Mauricio Roldán Socio del Departamento de Asesoría en Riesgos en Deloitte Uruguay
En el escenario actual, las organizaciones ya no compiten solo por eficiencia o participación de mercado. Compiten por algo más escaso y decisivo: la confianza.
En un entorno atravesado por disrupción tecnológica, mayor exigencia social y exposición permanente al escrutinio público, la reputación dejó de ser un resultado accesorio y se convirtió en un activo estratégico, directamente vinculado a la gestión del riesgo. Durante años, el riesgo empresarial se abordó desde dimensiones principalmente financieras, operativas o regulatorias. Hoy ese marco resulta incompleto.
Las crisis reputacionales, los riesgos de conducta, los impactos sociales y ambientales y los dilemas asociados al uso de tecnología ampliaron el mapa. Son riesgos menos tangibles, más interdependientes y de difícil medición, pero con capacidad de generar efectos inmediatos y profundos en la continuidad del negocio.
En Uruguay y en la región, este cambio, aunque lento, es cada vez más evidente. La sensibilidad frente a la transparencia, la integridad corporativa y la sostenibilidad crece de forma sostenida. Hay situaciones que antes quedaban puertas adentro y que hoy escalan rápido, sobre todo en entornos digitales, donde la velocidad de propagación supera a la capacidad de respuesta organizacional. En ese contexto, la reputación actúa como un multiplicador: potencia los aciertos, pero también amplifica los errores.
Más allá de lo técnico, entender la reputación como un activo implica reconocer que se construye o destruye todos los días, en cada decisión. No se limita a la comunicación ni a la gestión de crisis; atraviesa la estrategia, los procesos y la conducta de las personas. Sin embargo, muchas organizaciones aún la abordan de forma reactiva, evaluando impactos una vez ocurridos los eventos, en lugar de integrarla de manera anticipada a la gestión de riesgos y a la toma de decisiones.
A esto se suma la irrupción de la inteligencia artificial y el uso intensivo de datos, que comienzan a redefinir las bases de la confianza. La automatización de decisiones y la opacidad de algunos modelos plantean nuevas interrogantes (cómo se asegura la equidad, cómo se explica una decisión o qué controles garantizan su integridad). En este contexto, la confianza deja de ser implícita y pasa a ser algo que debe diseñarse, gestionarse y también demostrarse.

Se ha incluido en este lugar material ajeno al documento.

<file path="config.mk">
export PLATFORM = sky130hd
export DESIGN_NAME = banded_rate_tilt_controller_core_flat
export DESIGN_NICKNAME = d
export VERILOG_FILES = /design/src/brtc_pkg.sv /design/src/brtc_if.sv /design/src/banded_rate_tilt_controller_core.sv /design/src/flat_wrapper.sv
export SDC_FILE = /design/constraint.sdc
export NUM_CORES = 1
export LEC_CHECK = 0
export ABC_AREA = 1
export BUFFER_PORTS_ARGS = -buffer_cell sky130_fd_sc_hd__buf_2
export CAP_MARGIN = 10
export CORE_AREA = 2 2 239 241
export CTS_CLUSTER_SIZE = 8
export DETAILED_ROUTE_END_ITERATION = 6
export DIE_AREA = 0 0 241 243
export PLACE_DENSITY_LB_ADDON = 0.15
export SLEW_MARGIN = 25
export SYNTH_ARGS = -nofsm -noshare
export SYNTH_HDL_FRONTEND = slang
export SYNTH_SLANG_ARGS = --single-unit
</file>
<file path="constraint.sdc">
create_clock -name clk -period 12.4 [get_ports clk]
set_input_delay 3.72 -clock clk [delete_from_list [all_inputs] [get_ports clk]]
set_output_delay 3.72 -clock clk [all_outputs]
set_load 0.005 [all_outputs]
</file>
<file path="src/brtc_pkg.sv">
// Package for the banded rate tilt controller: field widths, types,
// register indexes, band constants and the rate band lookup. No dependencies.
`timescale 1ns / 1ps
`default_nettype none

package brtc_pkg;

    localparam int DIST_W  = 12;
    localparam int CFG_W   = 8;
    localparam int TILT_W  = 9;
    localparam int ERR_W   = DIST_W + 1;
    localparam int BAND_W  = 5;
    localparam int DIFF_W  = DIST_W + 2;
    localparam int PROD_W  = 22;
    localparam int MAG_W   = PROD_W - 1;
    localparam int QUOT_W  = 18;
    localparam int RECIP_W = 22;

    // Division by five: floor(m / 5) == (m * ceil(2^24 / 5)) >> 24 for m < 2^22.
    localparam int                 DIV5_SHIFT = 24;
    localparam logic [RECIP_W-1:0] DIV5_RECIP = 22'd3355444;

    typedef logic [DIST_W-1:0]        dist_t;
    typedef logic [CFG_W-1:0]         cfg_data_t;
    typedef logic signed [TILT_W-1:0] tilt_t;
    typedef logic signed [ERR_W-1:0]  err_t;
    typedef logic signed [BAND_W-1:0] band_t;
    typedef logic signed [DIFF_W-1:0] diff_t;
    typedef logic signed [PROD_W-1:0] prod_t;

    typedef enum logic {
        CFG_GAIN       = 1'b0,
        CFG_TILT_LIMIT = 1'b1
    } cfg_index_t;

    localparam cfg_data_t GAIN_RESET  = 8'd5;
    localparam cfg_data_t LIMIT_RESET = 8'd30;

    localparam logic [ERR_W-1:0] BAND_EDGE_1 = 13'd20;
    localparam logic [ERR_W-1:0] BAND_EDGE_2 = 13'd40;
    localparam logic [ERR_W-1:0] BAND_EDGE_3 = 13'd60;
    localparam logic [ERR_W-1:0] BAND_EDGE_4 = 13'd80;

    localparam band_t RATE_BAND_1 = 5'sd5;
    localparam band_t RATE_BAND_2 = 5'sd8;
    localparam band_t RATE_BAND_3 = 5'sd11;
    localparam band_t RATE_BAND_4 = 5'sd15;

    // Rate target for a distance error, symmetric around zero.
    function automatic band_t band_of(input err_t e);
        logic [ERR_W-1:0] mag;
        band_t            r;
        mag = e[ERR_W-1] ? $unsigned(-e) : $unsigned(e);
        if (mag < BAND_EDGE_1)
            r = '0;
        else if (mag < BAND_EDGE_2)
            r = RATE_BAND_1;
        else if (mag < BAND_EDGE_3)
            r = RATE_BAND_2;
        else if (mag < BAND_EDGE_4)
            r = RATE_BAND_3;
        else
            r = RATE_BAND_4;
        return e[ERR_W-1] ? -r : r;
    endfunction

endpackage

`default_nettype wire

</file>
<file path="src/brtc_if.sv">
// Valid/ready channel interfaces for the banded rate tilt controller.
// Depends on brtc_pkg for the payload types.
`timescale 1ns / 1ps
`default_nettype none

interface brtc_in_if import brtc_pkg::*; ();
    logic  valid;
    logic  ready;
    dist_t distance;
    dist_t target_distance;

    modport source (output valid, output distance, output target_distance, input ready);
    modport sink   (input valid, input distance, input target_distance, output ready);
endinterface

interface brtc_out_if import brtc_pkg::*; ();
    logic  valid;
    logic  ready;
    tilt_t tilt;

    modport source (output valid, output tilt, input ready);
    modport sink   (input valid, input tilt, output ready);
endinterface

`default_nettype wire

</file>
<file path="src/banded_rate_tilt_controller_core.sv">
// Top level of the banded rate tilt controller: history, rate bands, gain,
// divide by five and clamp. Depends on brtc_pkg and the channels in brtc_if.
`timescale 1ns / 1ps
`default_nettype none

// The controller takes one distance beat per clock on the sample channel and
// returns one tilt beat on the result channel for each of them, in order. The
// result of an accepted beat moves through the pipeline registers in order and
// is taken when the result side holds ready high. There are three pipeline
// registers: the rate error, the gain product,
// and the divided and clamped tilt, which is also the output register. Each
// holds one beat, so one beat per cycle is sustained. The sample side only
// stalls when all three are full and the result side holds ready low. The last
// HISTORY_DEPTH distances are kept in a shift line. Until it has filled, the
// rate term is zero; afterwards it is the oldest minus the newest distance in
// the window. The distance error (target minus distance) selects a rate
// target of 0, 5, 8, 11 or 15 with its sign, and the tilt is the rate target
// minus the rate term, times gain, divided by five toward zero and clamped to
// plus or minus tilt_limit. The gain and tilt_limit registers come out of
// reset as 5 and 30 and are written through cfg_we, cfg_index and cfg_data;
// they must only be written while no beat is in flight.
module banded_rate_tilt_controller_core import brtc_pkg::*; #(
    parameter int HISTORY_DEPTH = 5
) (
    input  logic        clk,
    input  logic        rst_n,
    brtc_in_if.sink     sample,
    brtc_out_if.source  result,
    input  logic        cfg_we,
    input  cfg_index_t  cfg_index,
    input  cfg_data_t   cfg_data
);

    localparam int CNT_W = $clog2(HISTORY_DEPTH + 1);

    // Configuration registers.
    cfg_data_t gain_reg;
    cfg_data_t limit_reg;

    // Sample history and fill count.
    logic [CNT_W-1:0] count_reg;
    dist_t            hist_reg [HISTORY_DEPTH];

    // Pipeline registers.
    logic  s1_valid_reg;
    diff_t diff_reg;
    logic  s2_valid_reg;
    prod_t prod_reg;
    logic  out_valid_reg;
    tilt_t tilt_reg;

    // Stage advance chain: a stage may load when it is empty or its content moves on.
    logic adv_out;
    logic adv_s2;
    logic adv_s1;
    logic accept;

    assign adv_out      = !out_valid_reg || result.ready;
    assign adv_s2       = !s2_valid_reg || adv_out;
    assign adv_s1       = !s1_valid_reg || adv_s2;
    assign sample.ready = adv_s1;
    assign accept       = sample.valid && adv_s1;

    // Stage 1: rate term from the history and the banded rate target.
    logic  hist_full;
    err_t  err;
    err_t  rate_term;
    band_t band;
    diff_t diff_next;

    assign hist_full = (count_reg == CNT_W'(HISTORY_DEPTH));
    assign err       = $signed({1'b0, sample.target_distance}) - $signed({1'b0, sample.distance});
    // Once full, the window after the shift starts with the current second entry.
    assign rate_term = hist_full
        ? $signed({1'b0, hist_reg[1]}) - $signed({1'b0, sample.distance})
        : '0;
    assign band      = band_of(err);
    assign diff_next = DIFF_W'(band) - DIFF_W'(rate_term);

    // Stage 2: gain multiply, signed by unsigned.
    prod_t mul_a;
    prod_t mul_b;
    prod_t prod_next;

    assign mul_a     = PROD_W'(diff_reg);
    assign mul_b     = $signed(PROD_W'({1'b0, gain_reg}));
    assign prod_next = mul_a * mul_b;

    // Stage 3: divide the magnitude by five through a reciprocal multiply,
    // clamp it to the limit and restore the sign, which truncates toward zero.
    logic                     prod_neg;
    logic [MAG_W-1:0]         prod_mag;
    logic [MAG_W+RECIP_W-1:0] quot_wide;
    logic [QUOT_W-1:0]        quot;
    logic [CFG_W-1:0]         tilt_mag;
    tilt_t                    tilt_pos;
    tilt_t                    tilt_next;

    assign prod_neg  = prod_reg[PROD_W-1];
    assign prod_mag  = prod_neg ? MAG_W'($unsigned(-prod_reg)) : MAG_W'($unsigned(prod_reg));
    assign quot_wide = prod_mag * DIV5_RECIP;
    assign quot      = quot_wide[DIV5_SHIFT +: QUOT_W];
    assign tilt_mag  = (quot > QUOT_W'(limit_reg)) ? limit_reg : quot[CFG_W-1:0];
    assign tilt_pos  = $signed({1'b0, tilt_mag});
    assign tilt_next = prod_neg ? -tilt_pos : tilt_pos;

    assign result.valid = out_valid_reg;
    assign result.tilt  = tilt_reg;

    // Configuration writes.
    always_ff @(posedge clk or negedge rst_n)
    begin
        if (!rst_n)
        begin
            gain_reg  <= GAIN_RESET;
            limit_reg <= LIMIT_RESET;
        end
        else if (cfg_we)
        begin
            unique case (cfg_index)
                CFG_GAIN:       gain_reg  <= cfg_data;
                CFG_TILT_LIMIT: limit_reg <= cfg_data;
                default:        gain_reg  <= gain_reg;
            endcase
        end
    end

    // Fill count, saturating at the history depth.
    always_ff @(posedge clk or negedge rst_n)
    begin
        if (!rst_n)
            count_reg <= '0;
        else if (accept && !hist_full)
            count_reg <= count_reg + 1'b1;
    end

    // History entries: fill in order during warm-up, shift toward entry zero after.
    for (genvar i = 0; i < HISTORY_DEPTH; i++)
    begin : g_hist
        always_ff @(posedge clk)
        begin
            if (accept)
            begin
                if (!hist_full)
                begin
                    if (count_reg == CNT_W'(i))
                        hist_reg[i] <= sample.distance;
                end
                else
                begin
                    if (i == HISTORY_DEPTH - 1)
                        hist_reg[i] <= sample.distance;
                    else
                        hist_reg[i] <= hist_reg[(i + 1) % HISTORY_DEPTH];
                end
            end
        end
    end

    // Pipeline valid bits.
    always_ff @(posedge clk or negedge rst_n)
    begin
        if (!rst_n)
        begin
            s1_valid_reg  <= 1'b0;
            s2_valid_reg  <= 1'b0;
            out_valid_reg <= 1'b0;
        end
        else
        begin
            if (adv_s1)
                s1_valid_reg <= sample.valid;
            if (adv_s2)
                s2_valid_reg <= s1_valid_reg;
            if (adv_out)
                out_valid_reg <= s2_valid_reg;
        end
    end

    // Pipeline payload.
    always_ff @(posedge clk)
    begin
        if (accept)
            diff_reg <= diff_next;
        if (adv_s2 && s1_valid_reg)
            prod_reg <= prod_next;
        if (adv_out && s2_valid_reg)
            tilt_reg <= tilt_next;
    end

endmodule

`default_nettype wire

</file>
<file path="src/flat_wrapper.sv">
// flat-port wrapper written by rule: the top's interface ports become plain ports
module banded_rate_tilt_controller_core_flat import brtc_pkg::*;
#(
    parameter int HISTORY_DEPTH = 5
)
  (clk, rst_n, cfg_we, cfg_index, cfg_data, sample_valid, sample_distance, sample_target_distance, sample_ready, result_valid, result_tilt, result_ready);
  brtc_in_if sample_i ();
  brtc_out_if result_i ();
  input  logic clk;
  input  logic rst_n;
  input  logic cfg_we;
  input  cfg_index_t cfg_index;
  input  cfg_data_t cfg_data;
  input wire logic [$bits(sample_i.valid)-1:0] sample_valid;
  input wire logic [$bits(sample_i.distance)-1:0] sample_distance;
  input wire logic [$bits(sample_i.target_distance)-1:0] sample_target_distance;
  output wire logic [$bits(sample_i.ready)-1:0] sample_ready;
  output wire logic [$bits(result_i.valid)-1:0] result_valid;
  output wire logic [$bits(result_i.tilt)-1:0] result_tilt;
  input wire logic [$bits(result_i.ready)-1:0] result_ready;
  assign sample_i.valid = sample_valid;
  assign sample_i.distance = sample_distance;
  assign sample_i.target_distance = sample_target_distance;
  assign sample_ready = sample_i.ready;
  assign result_valid = result_i.valid;
  assign result_tilt = result_i.tilt;
  assign result_i.ready = result_ready;
  banded_rate_tilt_controller_core #(.HISTORY_DEPTH(HISTORY_DEPTH)) u_core (.clk(clk), .rst_n(rst_n), .sample(sample_i), .result(result_i), .cfg_we(cfg_we), .cfg_index(cfg_index), .cfg_data(cfg_data));
endmodule
</file>
==> flow_summary_export.csv, run 1 <==
group,metric,value,unit
outcome,outcome,"finished, final reports clean",
cells_and_area,nFillCells,5868,
sta,slew_headroom,37.06,%
grt,overflow,0,
critical_path,cpPeakStageDelay,0.60,ns
placed_design,place_inst,3118,
cts,ctsRootBufferMaster,"clkbuf_16",
cts,cts_tree,"done",
critical_path,slowest_stage,"xor2_1",
synthesis,synth_ff_type,"edfxtp_1",
placed_design,dp_slack,1.892,ns
critical_path,cp_common_cell,"inv_1",
synthesis,synth.mux.area_fraction,0,%
route,drt-initial-drc-count,660,
synthesis,avgSynthCellArea,8.265,um^2
cts,cts_sinks,115,
cells_and_area,final_cell_mix,"inv_1, nand2_1, ha_1",
cells_and_area,largest_reg_flops,48,
synthesis,synth_top_family_by_area,"adder cells",
sta,layout_setup_ws,1.876,ns
placed_design,port_buffers,48,
grt,grt_max_degree,53,
sta,timing.fmax,95.02,MHz
run,max-cap-violations,0,
placed_design,dp_hpwl,44.16,mm
critical_path,required,12.59,ns
sta,setup_violations,0,
floorplan,die_x,241,um
sta,rsz0062_at_grt,"false",
sta,final_max_slew_viol_count,0,
synthesis,synthesis.area,0.01938,mm^2
cts,cts.clk_slew.worst_paths,0.06,ns
synthesis,synth_compound_area_share,5.797,%
cts,cts_post_setup_buffers_inserted,0,
synthesis,synth_xor_area_share,4.435,%
critical_path,critPathCaptureType,"flop",
route,drt_first_pass_iters,7,
grt,grt_pass1_wl,82.41,mm
sta,holdWs,0.4633,ns
synthesis,synth_cells,2345,
route,drcViolationCount,0,
grt,grt_pass1_vias,15625,
cells_and_area,final_common_cell,"inv_1",
floorplan,rows,87,
critical_path,worst-path-max-fanout,10,
floorplan,io_pins,49,
placed_design,place_congestion,0.9479,
floorplan,die_h,243,um
sta,period_minus_slack,10.52,ns
worst_hold_path,holdCritPathClass,"reg -> reg",
floorplan,core,0.05595,mm^2
cells_and_area,fin_cells,3151,
route,drt-total-wl,49.99,mm
cts,cts_resized,0,
synthesis,yosys.cell_types.count,52,
critical_path,critPathKind,"reg -> reg",
worst_hold_path,min-delay-start,"u_core.s2_valid_reg",
synthesis,synth_edf_count,93,
critical_path,cp.arrival,10.71,ns
floorplan,initial_core_util,34.64,%
sta,tns,0,ns
sta,tightest_slew,0.9441,ns
synthesis,synthAdderAreaFrac,43.08,%
critical_path,r2r-start,"u_core.prod_reg[0]",
cells_and_area,area_growth,8.611,%
cts,insertion_delay,0.43,ns
route,wl_per_cell,15.87,um
route,drt-vias-per-instance,4.605,
cts,clockBufferDepth,2,
grt,antenna_found_initial,5,
cells_and_area,nets,2946,
route,via_count,14509,
sta,fin_crit_sh,84.87,%
floorplan,die_area,0.05856,mm^2
sta,finClkSkew,0.01226,ns
cts,htree_levels,4,
critical_path,startpoint,"u_core.prod_reg[0]",
cts,postCtsHoldBufs,0,
cts,cts_buffers,17,
route,ant_nets,0,
synthesis,synthSimpleGateAreaFrac,17.08,%
synthesis,ys_ff_latch,115,
synthesis,syn_nets,2910,
grt,track_usage,18.08,%
cells_and_area,layout-drive-gt1-share,6.349,%
critical_path,cp-start-kind,"flop",
synthesis,ys_seq_area_share,17.29,%
sta,hold_viol,0,
synthesis,yosysWarnings,0,
synthesis,ys_async_sr_fraction,19.13,%
-- cell families after synthesis --
| family | after synthesis |
|---|---|
| buf+inv | 635 |
| compound gates | 196 |
| simple gates | 776 |
| fa+ha+maj | 527 |
| flops | 115 |
| xor+xnor | 96 |
-- critical path, delay by kind of cell (launching register included) --
family	cells	cell delay [ns]
AOI/OAI and AO/OA	7	1.46
and+or+nand+nor	17	2.45
xor gates and xnor gates	3	0.93
adders and majority gates	11	4.09
DFF	1	0.53
buffers and inverters	11	0.83
-- final timing paths --
check / to / slack [ns] / cells past startpoint
worst min register to register: u_core.result.valid / 0.46 / 2
min in group asynchronous: u_core.limit_reg[5] / 3.25 / 1
worst max-delay path: u_core.result.tilt[4] / 1.88 / 49
max in group asynchronous: u_core.gain_reg[2] / 8.79 / 1
worst min-delay path: u_core.result.valid / 0.46 / 2
worst max register to register: u_core.result.tilt[4] / 1.88 / 49
-- cells in the mapped netlist (2+ instances only) --
| master | number | area, um^2 |
|---|---|---|
| nand2_2 | 18 | 112.6 |
| a21o_1 | 13 | 97.59 |
| o21bai_1 | 15 | 112.6 |
| nand3b_1 | 7 | 52.55 |
| edfxtp_1 | 93 | 2793 |
| xor2_1 | 63 | 551.8 |
| nand4_1 | 16 | 100.1 |
| o21ai_1 | 8 | 40.04 |
| nor3_1 | 16 | 80.08 |
| buf_1 | 3 | 11.26 |
| clkbuf_1 | 31 | 116.4 |
| a31oi_1 | 3 | 18.77 |
| nand3_1 | 81 | 405.4 |
| a21oi_2 | 4 | 35.03 |
| or2_2 | 3 | 18.77 |
| inv_1 | 588 | 2207 |
| a221oi_1 | 2 | 17.52 |
| o211ai_1 | 2 | 15.01 |
| nor4_1 | 3 | 18.77 |
| nor2_4 | 3 | 33.78 |
| inv_2 | 10 | 37.54 |
| buf_2 | 2 | 10.01 |
| ha_1 | 293 | 3666 |
| nor2_8 | 2 | 40.04 |
| o22ai_1 | 2 | 12.51 |
| nor2_1 | 122 | 457.9 |
| dfrtp_1 | 16 | 400.4 |
| and2_1 | 2 | 12.51 |
| nand2_1 | 484 | 1817 |
| o31ai_1 | 2 | 15.01 |
| xnor2_1 | 32 | 280.3 |
| o21ai_0 | 56 | 280.3 |
| a21oi_1 | 80 | 400.4 |
| dfstp_2 | 6 | 157.7 |
| a211oi_1 | 4 | 30.03 |
| fa_1 | 234 | 4684 |
| nor2_2 | 11 | 68.82 |
-- per-stage QoR --
step	util, %	cell area [um^2]
after detailed placement	36.59	20470
after global routing	37.62	21050
after floorplan	-	19380
after CTS	37.62	21050
after global placement	36.59	20470
final	37.62	21050
-- area by class of cell --
cell class / instances / area [um^2] / share of cell area, %
multi-input cells: 1595 / 13650 / 64.84
flip-flops and latches: 115 / 3351 / 15.92
inverters: 598 / 2245 / 10.66
well taps: 756 / 945.9 / 4.493
clock buffers: 17 / 425.4 / 2.021
repair buffers: 54 / 285.3 / 1.355
clock inverters: 15 / 147.6 / 0.7013
diodes: 1 / 2.502 / 0.01189
-- layer usage --
layer	vias to the layer above	global-route usage, %	wire, um
met5	-	0	53
met4	8	4.666	1148
met3	66	2.013	1340
met2	229	33.73	26140
met1	6927	21.78	21310
li1	7279	-	-
Power of run 1 is left out: the tool's default activity adds up to more than one toggle a clock period on the data nets, which glitch-free logic cannot reach.
==> run 2: changes to the inputs <==
clock period = 10 ns   (was 12.4 ns; I/O delays follow)
==> flow_summary_export.csv, run 2 (synthesis results as in run 1) <==
group,metric,value,unit
sta,tns,0,ns
placed_design,place_congestion,0.9257,
critical_path,required,10.17,ns
sta,tightest_slew,0.8542,ns
cts,cts_tree,"done",
cells_and_area,area_growth,10.90,%
floorplan,rows,87,
critical_path,critPathKind,"reg -> reg",
grt,antenna_found_initial,4,
floorplan,die_x,241,um
sta,final_max_slew_viol_count,0,
cells_and_area,final_common_cell,"inv_1",
sta,layout_setup_ws,0.5252,ns
route,met3WireLength,1.516,mm
sta,timing.fmax,105.5,MHz
route,ant_nets,0,
critical_path,cp_common_cell,"inv_1",
route,wl_per_cell,16.01,um
critical_path,worst-path-max-fanout,10,
cts,insertion_delay,0.42,ns
cts,htree_levels,4,
cts,cts.clk_slew.worst_paths,0.06,ns
route,met1Wirelength,21.79,mm
cts,ctsRootBufferMaster,"clkbuf_16",
sta,period_minus_slack,9.475,ns
outcome,outcome,"finished, final reports clean",
cts,cts_sinks,115,
floorplan,io_pins,49,
critical_path,cp-start-kind,"flop",
cells_and_area,largest_reg_flops,48,
critical_path,ff2ff_setup_slack,0.53,ns
critical_path,critPathCaptureType,"flop",
route,top_layer,"met5",
sta,hold_viol,0,
cts,cts_buffers,17,
critical_path,cp.arrival,9.65,ns
route,via_count,14705,
grt,track_usage,18.22,%
cts,clockBufferDepth,2,
route,drt-initial-drc-count,602,
critical_path,r2r-start,"u_core.prod_reg[2]",
grt,grt_pass1_vias,15777,
sta,slew_headroom,42.99,%
grt,overflow,0,
route,wl_met2,26.18,mm
placed_design,port_buffers,48,
sta,fin_crit_sh,94.75,%
floorplan,die_area,0.05856,mm^2
floorplan,core,0.05595,mm^2
floorplan,initial_core_util,34.64,%
cells_and_area,final_cell_mix,"inv_1, nand2_1, ha_1",
sta,finClkSkew,0.01153,ns
route,drt-total-wl,51.05,mm
sta,setup_violations,0,
run,max-cap-violations,0,
placed_design,dp_slack,0.1251,ns
sta,holdWs,0.4630,ns
worst_hold_path,holdPathStages,2,
critical_path,worst_r2r_endpoint,"u_core.result.tilt[6]",
critical_path,reg2reg_depth,47,
critical_path,slowest_stage,"fa_1",
placed_design,dp_hpwl,44.71,mm
grt,grt_pass1_wl,83.33,mm
floorplan,die_h,243,um
route,drt-vias-per-instance,4.613,
route,drcViolationCount,0,
grt,grt_max_degree,53,
critical_path,cpPeakStageDelay,0.54,ns
cells_and_area,nets,2984,
cells_and_area,layout-drive-gt1-share,9.255,%
route,drt_first_pass_iters,5,
cells_and_area,nFillCells,5834,
worst_hold_path,min-delay-start,"u_core.s2_valid_reg",
worst_hold_path,holdCritPathClass,"reg -> reg",
worst_hold_path,min_delay_worst_endpoint,"u_core.result.valid",
-- run 2: critical path, delay by kind of cell, from the launching register on --
family	cells	cell delay, ns
xor gates and xnor gates	1	0.49
AOI/OAI and AO/OA	6	0.83
buffers and inverters	8	0.59
adders and majority gates	10	4.02
DFF	1	0.43
and+or+nand+nor	22	2.85
-- run 2: how the worst max path moves through the flow --
stage,start,endpoint,depth (start not counted)
after floorplan,u_core.prod_reg[0],u_core.result.tilt[4],50
after detailed placement,u_core.prod_reg[0],u_core.result.tilt[4],51
after global placement,u_core.prod_reg[0],u_core.result.tilt[4],48
after CTS,u_core.prod_reg[0],u_core.result.tilt[4],51
after global routing,u_core.prod_reg[0],u_core.result.tilt[6],55
final,u_core.prod_reg[2],u_core.result.tilt[6],47
-- run 2: timing repair --
item / 4_1_cts / 5_1_grt
setup buffers: 0 / 12
hold buffers: 0 / 0
gates resized for setup: 0 / 44
endpoints found under the setup margin: 0 / 9
-- run 2: area by class of cell --
| cell class | instances | area (um^2) | area share, % |
|---|---|---|---|
| clock inverter | 13 | 103.9 | 0.4831 |
| antenna | 1 | 2.502 | 0.01164 |
| inverter | 598 | 2245 | 10.44 |
| multi-input combinational | 1595 | 13850 | 64.42 |
| tap | 756 | 945.9 | 4.401 |
| timing repair buffer | 92 | 570.5 | 2.654 |
| clock buffer | 18 | 429.2 | 1.997 |
| sequential | 115 | 3351 | 15.59 |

En paralelo, las expectativas de los stakeholders evolucionaron. Ya no alcanza con cumplir, se exige coherencia entre lo que las organizaciones dicen y lo que hacen. La cultura organizacional, los sistemas de incentivos y el comportamiento de los líderes adquieren así un rol cada vez más visible y determinante. La proximidad entre actores, la visibilidad de las decisiones y la rápida circulación de información hacen que la gestión de la confianza sea especialmente sensible.
El desafío no es únicamente evitar crisis, sino integrar de forma genuina la gestión de riesgos y la gestión de la reputación en los procesos de decisión. Esto supone incorporar la mirada reputacional en la gobernanza, desarrollar capacidades para anticipar percepciones y fortalecer culturas organizacionales basadas en la integridad y la transparencia.
En definitiva, la confianza se convirtió en un diferenciador competitivo de primer orden. Las organizaciones que logren gestionarla de manera consistente no solo estarán mejor preparadas para navegar la incertidumbre, sino que también construirán una ventaja difícil de replicar. Porque, en última instancia, toda decisión relevante —de clientes, inversores, reguladores o socios— sigue siendo, esencialmente, un acto de confianza.